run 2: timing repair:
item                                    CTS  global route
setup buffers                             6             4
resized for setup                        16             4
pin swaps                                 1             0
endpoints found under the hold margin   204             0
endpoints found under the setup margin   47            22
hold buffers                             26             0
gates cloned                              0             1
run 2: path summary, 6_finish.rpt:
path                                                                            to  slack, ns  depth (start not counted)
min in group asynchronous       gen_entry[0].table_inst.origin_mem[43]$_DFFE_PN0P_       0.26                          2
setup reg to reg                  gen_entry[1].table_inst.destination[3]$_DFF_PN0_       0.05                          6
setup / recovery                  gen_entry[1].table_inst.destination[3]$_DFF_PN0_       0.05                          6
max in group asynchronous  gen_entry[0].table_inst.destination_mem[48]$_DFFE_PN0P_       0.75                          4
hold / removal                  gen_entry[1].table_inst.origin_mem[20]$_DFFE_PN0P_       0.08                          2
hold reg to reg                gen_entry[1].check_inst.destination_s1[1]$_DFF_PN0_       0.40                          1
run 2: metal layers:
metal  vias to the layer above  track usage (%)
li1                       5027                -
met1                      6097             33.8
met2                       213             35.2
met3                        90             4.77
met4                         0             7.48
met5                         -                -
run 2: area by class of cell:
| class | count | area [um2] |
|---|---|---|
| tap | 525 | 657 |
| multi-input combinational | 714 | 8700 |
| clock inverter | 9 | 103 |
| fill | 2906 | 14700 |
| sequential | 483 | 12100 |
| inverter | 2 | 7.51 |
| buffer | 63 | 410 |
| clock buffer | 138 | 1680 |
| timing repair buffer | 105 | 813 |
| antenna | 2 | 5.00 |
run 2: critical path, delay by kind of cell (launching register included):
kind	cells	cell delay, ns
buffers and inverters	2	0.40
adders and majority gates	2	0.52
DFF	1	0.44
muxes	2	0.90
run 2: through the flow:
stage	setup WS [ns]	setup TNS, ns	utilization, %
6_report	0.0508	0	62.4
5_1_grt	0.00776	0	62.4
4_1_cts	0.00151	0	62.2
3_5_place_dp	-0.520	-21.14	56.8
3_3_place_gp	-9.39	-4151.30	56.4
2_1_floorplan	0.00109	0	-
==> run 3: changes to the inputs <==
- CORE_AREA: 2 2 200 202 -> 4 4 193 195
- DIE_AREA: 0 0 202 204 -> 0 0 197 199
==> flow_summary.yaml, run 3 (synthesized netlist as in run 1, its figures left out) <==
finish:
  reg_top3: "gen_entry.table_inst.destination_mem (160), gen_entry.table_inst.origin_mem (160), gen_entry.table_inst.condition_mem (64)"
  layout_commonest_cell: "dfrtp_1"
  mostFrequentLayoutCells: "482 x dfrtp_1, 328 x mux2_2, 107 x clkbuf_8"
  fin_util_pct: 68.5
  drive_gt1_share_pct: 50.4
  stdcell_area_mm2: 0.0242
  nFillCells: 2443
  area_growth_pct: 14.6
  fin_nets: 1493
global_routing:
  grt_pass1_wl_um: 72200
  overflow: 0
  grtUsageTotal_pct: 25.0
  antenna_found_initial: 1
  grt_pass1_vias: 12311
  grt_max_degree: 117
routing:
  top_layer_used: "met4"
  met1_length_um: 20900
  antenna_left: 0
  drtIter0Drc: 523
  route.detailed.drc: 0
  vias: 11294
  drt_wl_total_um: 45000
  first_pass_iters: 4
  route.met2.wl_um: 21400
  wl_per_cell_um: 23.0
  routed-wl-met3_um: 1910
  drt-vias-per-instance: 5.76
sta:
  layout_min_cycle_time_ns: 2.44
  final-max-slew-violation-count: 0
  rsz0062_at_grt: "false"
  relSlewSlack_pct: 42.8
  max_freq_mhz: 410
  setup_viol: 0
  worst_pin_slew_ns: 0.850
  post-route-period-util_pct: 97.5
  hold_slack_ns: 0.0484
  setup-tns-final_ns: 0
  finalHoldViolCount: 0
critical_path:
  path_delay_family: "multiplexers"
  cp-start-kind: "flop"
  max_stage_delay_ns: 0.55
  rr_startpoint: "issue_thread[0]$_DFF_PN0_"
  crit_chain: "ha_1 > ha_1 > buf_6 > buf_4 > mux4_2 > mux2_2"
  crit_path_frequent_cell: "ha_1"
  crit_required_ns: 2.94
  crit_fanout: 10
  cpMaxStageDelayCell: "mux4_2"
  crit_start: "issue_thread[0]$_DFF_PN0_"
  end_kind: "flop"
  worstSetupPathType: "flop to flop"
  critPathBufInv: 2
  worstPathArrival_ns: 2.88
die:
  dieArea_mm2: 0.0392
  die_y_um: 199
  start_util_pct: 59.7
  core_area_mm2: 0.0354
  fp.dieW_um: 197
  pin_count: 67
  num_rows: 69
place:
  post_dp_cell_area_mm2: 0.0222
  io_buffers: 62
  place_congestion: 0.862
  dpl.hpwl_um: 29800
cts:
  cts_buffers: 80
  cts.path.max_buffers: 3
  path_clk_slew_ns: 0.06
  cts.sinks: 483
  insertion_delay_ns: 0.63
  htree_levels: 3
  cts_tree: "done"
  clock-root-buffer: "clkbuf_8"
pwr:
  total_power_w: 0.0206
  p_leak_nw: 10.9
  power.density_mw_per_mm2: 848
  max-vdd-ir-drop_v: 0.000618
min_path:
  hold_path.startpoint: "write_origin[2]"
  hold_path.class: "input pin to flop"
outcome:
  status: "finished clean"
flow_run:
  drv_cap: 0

************

THE TASK:
Reproduce the final stretch of the data above: every line from the one holding "critPathBufInv: 2" through the end, inclusive, exactly as written and nothing else.

EXPECTED OUTPUT:
  critPathBufInv: 2
  worstPathArrival_ns: 2.88
die:
  dieArea_mm2: 0.0392
  die_y_um: 199
  start_util_pct: 59.7
  core_area_mm2: 0.0354
  fp.dieW_um: 197
  pin_count: 67
  num_rows: 69
place:
  post_dp_cell_area_mm2: 0.0222
  io_buffers: 62
  place_congestion: 0.862
  dpl.hpwl_um: 29800
cts:
  cts_buffers: 80
  cts.path.max_buffers: 3
  path_clk_slew_ns: 0.06
  cts.sinks: 483
  insertion_delay_ns: 0.63
  htree_levels: 3
  cts_tree: "done"
  clock-root-buffer: "clkbuf_8"
pwr:
  total_power_w: 0.0206
  p_leak_nw: 10.9
  power.density_mw_per_mm2: 848
  max-vdd-ir-drop_v: 0.000618
min_path:
  hold_path.startpoint: "write_origin[2]"
  hold_path.class: "input pin to flop"
outcome:
  status: "finished clean"
flow_run:
  drv_cap: 0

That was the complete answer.